Only one stretch of the records below should be repeated. It starts with the line containing "abc_clock_period_in_ps: 4000" and goes on through the line containing "# The standard layout, with", exactly as written.

Saved entries:
BEGIN

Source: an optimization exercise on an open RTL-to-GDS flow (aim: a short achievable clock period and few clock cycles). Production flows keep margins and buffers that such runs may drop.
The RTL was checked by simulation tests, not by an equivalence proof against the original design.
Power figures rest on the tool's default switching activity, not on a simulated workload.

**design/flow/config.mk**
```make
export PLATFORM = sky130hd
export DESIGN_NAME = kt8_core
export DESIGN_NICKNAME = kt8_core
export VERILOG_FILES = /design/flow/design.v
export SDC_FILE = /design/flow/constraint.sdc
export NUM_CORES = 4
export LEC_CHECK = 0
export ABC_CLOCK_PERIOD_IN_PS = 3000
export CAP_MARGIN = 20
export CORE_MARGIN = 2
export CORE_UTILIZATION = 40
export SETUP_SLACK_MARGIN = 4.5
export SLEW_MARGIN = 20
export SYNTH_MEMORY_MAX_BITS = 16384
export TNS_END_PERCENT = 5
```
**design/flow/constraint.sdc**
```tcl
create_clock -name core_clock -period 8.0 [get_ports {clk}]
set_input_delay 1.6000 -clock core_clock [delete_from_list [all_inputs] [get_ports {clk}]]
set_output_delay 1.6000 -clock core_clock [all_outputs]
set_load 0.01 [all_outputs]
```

END
BEGIN

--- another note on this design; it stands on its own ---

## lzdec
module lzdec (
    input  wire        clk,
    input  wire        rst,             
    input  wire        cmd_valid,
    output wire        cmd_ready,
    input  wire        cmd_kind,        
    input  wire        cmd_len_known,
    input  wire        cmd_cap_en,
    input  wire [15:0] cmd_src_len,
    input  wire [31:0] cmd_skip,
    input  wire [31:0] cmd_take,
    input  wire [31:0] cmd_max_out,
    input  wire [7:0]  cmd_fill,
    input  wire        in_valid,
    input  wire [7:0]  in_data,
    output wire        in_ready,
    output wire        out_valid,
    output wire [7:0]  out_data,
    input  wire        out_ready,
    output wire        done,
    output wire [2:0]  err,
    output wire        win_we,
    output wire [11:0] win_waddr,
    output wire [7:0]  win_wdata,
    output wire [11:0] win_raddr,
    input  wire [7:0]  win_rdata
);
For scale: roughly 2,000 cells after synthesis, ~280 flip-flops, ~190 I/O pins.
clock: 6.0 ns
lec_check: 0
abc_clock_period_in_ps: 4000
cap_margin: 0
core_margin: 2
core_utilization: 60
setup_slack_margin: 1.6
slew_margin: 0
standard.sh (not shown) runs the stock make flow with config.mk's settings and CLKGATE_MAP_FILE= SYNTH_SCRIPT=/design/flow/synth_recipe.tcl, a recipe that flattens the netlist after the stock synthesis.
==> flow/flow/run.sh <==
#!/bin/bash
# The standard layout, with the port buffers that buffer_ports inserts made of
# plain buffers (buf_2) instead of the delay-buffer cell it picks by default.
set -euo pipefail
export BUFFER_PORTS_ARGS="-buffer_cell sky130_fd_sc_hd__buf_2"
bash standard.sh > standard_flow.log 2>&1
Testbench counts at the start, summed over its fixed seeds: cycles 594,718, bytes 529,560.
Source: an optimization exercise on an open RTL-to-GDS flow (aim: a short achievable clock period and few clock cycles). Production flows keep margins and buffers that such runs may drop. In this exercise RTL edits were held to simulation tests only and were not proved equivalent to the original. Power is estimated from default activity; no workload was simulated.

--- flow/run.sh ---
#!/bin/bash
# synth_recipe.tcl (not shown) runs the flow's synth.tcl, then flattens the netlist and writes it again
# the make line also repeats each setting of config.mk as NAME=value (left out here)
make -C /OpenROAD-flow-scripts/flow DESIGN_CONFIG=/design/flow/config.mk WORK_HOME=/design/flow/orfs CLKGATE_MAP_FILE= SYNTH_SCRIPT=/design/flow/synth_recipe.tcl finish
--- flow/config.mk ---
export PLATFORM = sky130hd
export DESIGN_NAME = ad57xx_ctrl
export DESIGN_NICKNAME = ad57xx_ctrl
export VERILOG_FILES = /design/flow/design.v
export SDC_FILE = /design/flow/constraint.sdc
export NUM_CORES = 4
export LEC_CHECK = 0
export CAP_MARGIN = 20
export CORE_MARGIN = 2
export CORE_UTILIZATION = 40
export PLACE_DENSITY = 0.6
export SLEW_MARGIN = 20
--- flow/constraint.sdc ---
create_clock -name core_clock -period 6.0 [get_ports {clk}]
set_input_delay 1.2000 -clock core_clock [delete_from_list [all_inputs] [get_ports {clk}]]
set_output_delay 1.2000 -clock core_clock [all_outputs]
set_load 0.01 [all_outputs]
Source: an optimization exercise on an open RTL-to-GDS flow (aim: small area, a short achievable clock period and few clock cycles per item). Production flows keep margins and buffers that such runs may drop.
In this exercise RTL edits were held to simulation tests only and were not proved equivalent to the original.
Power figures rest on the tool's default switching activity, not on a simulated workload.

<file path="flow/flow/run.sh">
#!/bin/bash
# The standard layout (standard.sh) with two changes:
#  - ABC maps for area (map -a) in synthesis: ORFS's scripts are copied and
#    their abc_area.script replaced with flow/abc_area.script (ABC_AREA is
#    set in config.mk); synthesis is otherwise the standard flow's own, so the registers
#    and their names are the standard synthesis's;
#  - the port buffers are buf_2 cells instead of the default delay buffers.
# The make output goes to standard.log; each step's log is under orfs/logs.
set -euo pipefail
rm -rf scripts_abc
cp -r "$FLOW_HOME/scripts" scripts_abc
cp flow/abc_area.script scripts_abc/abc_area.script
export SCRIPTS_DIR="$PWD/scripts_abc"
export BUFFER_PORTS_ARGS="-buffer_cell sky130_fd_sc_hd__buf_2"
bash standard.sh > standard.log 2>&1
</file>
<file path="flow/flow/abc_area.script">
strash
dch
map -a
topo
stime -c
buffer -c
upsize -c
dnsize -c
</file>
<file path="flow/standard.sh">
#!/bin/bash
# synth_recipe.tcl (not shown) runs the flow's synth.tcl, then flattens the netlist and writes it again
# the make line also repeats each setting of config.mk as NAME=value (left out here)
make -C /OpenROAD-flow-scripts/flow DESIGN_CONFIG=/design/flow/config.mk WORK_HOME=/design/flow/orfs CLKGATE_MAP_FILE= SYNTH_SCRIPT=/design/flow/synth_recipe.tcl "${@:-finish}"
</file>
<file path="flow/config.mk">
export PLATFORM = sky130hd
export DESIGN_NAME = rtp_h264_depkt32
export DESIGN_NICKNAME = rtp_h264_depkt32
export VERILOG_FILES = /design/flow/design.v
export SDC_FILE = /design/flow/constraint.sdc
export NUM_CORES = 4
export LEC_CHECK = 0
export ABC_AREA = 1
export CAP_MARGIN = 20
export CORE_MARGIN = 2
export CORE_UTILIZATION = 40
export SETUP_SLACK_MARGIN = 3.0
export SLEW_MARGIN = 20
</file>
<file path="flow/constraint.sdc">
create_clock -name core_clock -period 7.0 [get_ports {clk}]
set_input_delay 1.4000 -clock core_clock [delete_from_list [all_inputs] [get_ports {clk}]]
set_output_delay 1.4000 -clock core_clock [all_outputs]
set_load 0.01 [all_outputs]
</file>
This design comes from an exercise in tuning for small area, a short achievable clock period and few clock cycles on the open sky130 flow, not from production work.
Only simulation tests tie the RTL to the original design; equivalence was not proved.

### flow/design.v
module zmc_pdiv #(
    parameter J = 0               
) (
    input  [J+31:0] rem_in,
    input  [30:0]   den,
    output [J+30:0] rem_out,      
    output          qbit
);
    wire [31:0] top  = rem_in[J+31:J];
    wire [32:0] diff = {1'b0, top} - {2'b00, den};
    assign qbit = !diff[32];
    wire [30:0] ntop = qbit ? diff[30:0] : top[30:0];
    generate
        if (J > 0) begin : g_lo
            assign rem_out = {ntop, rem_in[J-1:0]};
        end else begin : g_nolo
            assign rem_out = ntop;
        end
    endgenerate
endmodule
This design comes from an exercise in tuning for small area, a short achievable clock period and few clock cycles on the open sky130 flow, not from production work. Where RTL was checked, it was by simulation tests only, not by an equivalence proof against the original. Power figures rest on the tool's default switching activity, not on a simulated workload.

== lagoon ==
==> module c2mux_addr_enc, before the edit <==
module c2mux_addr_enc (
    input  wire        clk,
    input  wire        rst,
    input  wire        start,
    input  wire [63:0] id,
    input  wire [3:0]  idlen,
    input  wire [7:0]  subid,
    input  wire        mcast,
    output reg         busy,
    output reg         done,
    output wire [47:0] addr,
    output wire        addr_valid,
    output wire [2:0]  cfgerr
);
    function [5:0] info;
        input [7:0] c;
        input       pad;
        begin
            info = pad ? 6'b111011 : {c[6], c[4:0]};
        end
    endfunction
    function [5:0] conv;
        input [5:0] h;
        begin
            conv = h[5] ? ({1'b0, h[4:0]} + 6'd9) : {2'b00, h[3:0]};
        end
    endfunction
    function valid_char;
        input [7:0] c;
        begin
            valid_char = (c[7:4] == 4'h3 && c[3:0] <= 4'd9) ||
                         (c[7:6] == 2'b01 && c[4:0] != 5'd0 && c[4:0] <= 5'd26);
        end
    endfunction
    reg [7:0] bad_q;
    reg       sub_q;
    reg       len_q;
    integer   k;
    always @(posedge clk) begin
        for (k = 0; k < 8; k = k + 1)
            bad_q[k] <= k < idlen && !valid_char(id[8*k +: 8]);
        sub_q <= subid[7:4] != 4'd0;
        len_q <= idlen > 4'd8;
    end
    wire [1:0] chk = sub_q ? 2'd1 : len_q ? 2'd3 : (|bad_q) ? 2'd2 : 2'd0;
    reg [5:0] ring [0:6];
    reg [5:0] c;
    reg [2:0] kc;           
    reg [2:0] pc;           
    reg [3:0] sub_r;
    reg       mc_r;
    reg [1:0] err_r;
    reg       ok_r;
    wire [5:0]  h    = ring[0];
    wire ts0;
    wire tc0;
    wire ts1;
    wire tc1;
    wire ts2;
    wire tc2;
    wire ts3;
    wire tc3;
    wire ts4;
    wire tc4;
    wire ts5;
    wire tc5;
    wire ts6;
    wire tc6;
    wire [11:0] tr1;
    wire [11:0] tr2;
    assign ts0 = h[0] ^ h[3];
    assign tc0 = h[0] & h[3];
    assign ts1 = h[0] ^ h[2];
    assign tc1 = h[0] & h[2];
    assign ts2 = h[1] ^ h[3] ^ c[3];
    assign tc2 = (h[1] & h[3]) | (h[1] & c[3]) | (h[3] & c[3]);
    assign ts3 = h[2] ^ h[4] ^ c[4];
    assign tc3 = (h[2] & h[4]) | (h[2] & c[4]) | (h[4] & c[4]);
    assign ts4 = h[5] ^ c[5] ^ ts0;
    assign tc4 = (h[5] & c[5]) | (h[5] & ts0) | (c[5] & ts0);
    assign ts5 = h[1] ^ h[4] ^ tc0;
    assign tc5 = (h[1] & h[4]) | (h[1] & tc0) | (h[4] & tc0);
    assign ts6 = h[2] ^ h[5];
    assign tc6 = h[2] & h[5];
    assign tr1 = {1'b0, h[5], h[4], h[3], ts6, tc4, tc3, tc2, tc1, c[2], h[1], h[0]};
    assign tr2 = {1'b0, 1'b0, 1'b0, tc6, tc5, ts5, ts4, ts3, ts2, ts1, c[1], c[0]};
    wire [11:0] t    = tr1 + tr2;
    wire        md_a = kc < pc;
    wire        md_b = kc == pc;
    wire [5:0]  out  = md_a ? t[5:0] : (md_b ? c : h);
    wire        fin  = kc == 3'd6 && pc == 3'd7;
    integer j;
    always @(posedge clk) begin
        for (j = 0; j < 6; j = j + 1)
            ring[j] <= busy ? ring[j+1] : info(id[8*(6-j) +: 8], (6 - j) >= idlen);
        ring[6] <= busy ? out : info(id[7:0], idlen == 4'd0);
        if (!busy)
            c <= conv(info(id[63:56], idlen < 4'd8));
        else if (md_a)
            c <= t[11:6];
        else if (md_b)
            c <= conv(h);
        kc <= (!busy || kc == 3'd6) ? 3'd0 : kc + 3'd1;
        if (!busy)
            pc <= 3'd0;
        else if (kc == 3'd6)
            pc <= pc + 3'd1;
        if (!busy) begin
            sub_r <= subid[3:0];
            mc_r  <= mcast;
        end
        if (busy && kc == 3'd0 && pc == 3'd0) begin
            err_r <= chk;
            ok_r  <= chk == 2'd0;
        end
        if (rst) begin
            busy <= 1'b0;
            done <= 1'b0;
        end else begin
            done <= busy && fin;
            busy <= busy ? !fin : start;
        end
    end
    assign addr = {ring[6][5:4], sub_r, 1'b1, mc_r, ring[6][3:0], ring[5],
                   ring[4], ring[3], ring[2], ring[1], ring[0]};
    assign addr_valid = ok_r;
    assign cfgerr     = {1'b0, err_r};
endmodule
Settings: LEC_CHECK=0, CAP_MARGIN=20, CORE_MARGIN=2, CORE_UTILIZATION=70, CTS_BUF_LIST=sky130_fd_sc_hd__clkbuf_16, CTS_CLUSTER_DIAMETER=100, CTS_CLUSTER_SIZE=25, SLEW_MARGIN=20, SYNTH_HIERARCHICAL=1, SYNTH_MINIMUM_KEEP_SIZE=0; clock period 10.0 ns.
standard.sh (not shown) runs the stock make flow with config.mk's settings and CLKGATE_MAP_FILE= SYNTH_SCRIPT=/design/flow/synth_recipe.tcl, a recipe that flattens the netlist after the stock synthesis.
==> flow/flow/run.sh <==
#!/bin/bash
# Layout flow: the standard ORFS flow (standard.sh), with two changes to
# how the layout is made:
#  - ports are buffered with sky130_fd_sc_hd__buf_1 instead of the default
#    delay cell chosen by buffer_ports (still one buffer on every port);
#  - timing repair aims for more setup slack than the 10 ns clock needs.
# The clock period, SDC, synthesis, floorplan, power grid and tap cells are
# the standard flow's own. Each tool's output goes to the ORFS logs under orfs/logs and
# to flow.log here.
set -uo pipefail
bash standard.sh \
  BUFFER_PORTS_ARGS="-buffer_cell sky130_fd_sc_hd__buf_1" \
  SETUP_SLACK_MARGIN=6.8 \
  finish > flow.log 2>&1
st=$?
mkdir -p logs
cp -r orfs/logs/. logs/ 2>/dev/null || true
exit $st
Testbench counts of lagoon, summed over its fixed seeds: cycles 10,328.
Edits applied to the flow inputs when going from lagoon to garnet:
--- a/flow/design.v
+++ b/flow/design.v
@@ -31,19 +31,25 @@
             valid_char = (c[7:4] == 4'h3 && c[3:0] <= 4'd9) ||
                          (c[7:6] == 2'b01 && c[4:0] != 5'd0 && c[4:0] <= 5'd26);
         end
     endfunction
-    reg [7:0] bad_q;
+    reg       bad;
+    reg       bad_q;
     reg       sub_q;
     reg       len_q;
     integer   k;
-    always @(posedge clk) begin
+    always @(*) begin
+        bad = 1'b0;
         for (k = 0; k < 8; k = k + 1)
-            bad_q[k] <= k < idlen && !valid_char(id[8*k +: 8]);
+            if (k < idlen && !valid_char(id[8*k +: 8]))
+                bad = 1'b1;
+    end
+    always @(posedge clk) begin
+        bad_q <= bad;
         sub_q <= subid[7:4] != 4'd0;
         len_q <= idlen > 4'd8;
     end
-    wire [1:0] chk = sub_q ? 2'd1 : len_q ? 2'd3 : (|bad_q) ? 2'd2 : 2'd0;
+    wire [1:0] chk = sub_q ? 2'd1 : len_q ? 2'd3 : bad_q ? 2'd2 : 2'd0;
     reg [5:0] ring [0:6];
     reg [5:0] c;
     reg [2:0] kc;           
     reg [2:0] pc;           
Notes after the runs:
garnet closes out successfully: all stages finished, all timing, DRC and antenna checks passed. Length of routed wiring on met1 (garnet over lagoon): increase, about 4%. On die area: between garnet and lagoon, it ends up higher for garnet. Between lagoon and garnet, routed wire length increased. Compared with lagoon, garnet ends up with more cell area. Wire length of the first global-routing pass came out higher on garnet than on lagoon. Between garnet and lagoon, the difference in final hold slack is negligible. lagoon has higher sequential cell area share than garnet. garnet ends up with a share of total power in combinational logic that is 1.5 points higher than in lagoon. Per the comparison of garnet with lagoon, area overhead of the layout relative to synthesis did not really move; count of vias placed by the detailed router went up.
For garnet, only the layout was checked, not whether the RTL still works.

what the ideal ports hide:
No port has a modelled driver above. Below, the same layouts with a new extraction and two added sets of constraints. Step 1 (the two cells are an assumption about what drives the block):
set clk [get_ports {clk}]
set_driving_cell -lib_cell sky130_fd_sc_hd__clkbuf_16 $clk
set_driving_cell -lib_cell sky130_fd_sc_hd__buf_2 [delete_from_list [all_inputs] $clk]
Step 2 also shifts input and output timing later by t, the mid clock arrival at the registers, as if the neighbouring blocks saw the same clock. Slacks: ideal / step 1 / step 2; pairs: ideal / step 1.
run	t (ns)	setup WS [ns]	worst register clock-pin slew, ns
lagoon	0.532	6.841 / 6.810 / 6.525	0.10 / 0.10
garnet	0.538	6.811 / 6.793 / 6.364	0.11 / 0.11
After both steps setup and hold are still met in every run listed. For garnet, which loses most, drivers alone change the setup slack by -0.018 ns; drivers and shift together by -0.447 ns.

END

TASK RESPONSE:
abc_clock_period_in_ps: 4000
cap_margin: 0
core_margin: 2
core_utilization: 60
setup_slack_margin: 1.6
slew_margin: 0
standard.sh (not shown) runs the stock make flow with config.mk's settings and CLKGATE_MAP_FILE= SYNTH_SCRIPT=/design/flow/synth_recipe.tcl, a recipe that flattens the netlist after the stock synthesis.
==> flow/flow/run.sh <==
#!/bin/bash
# The standard layout, with the port buffers that buffer_ports inserts made of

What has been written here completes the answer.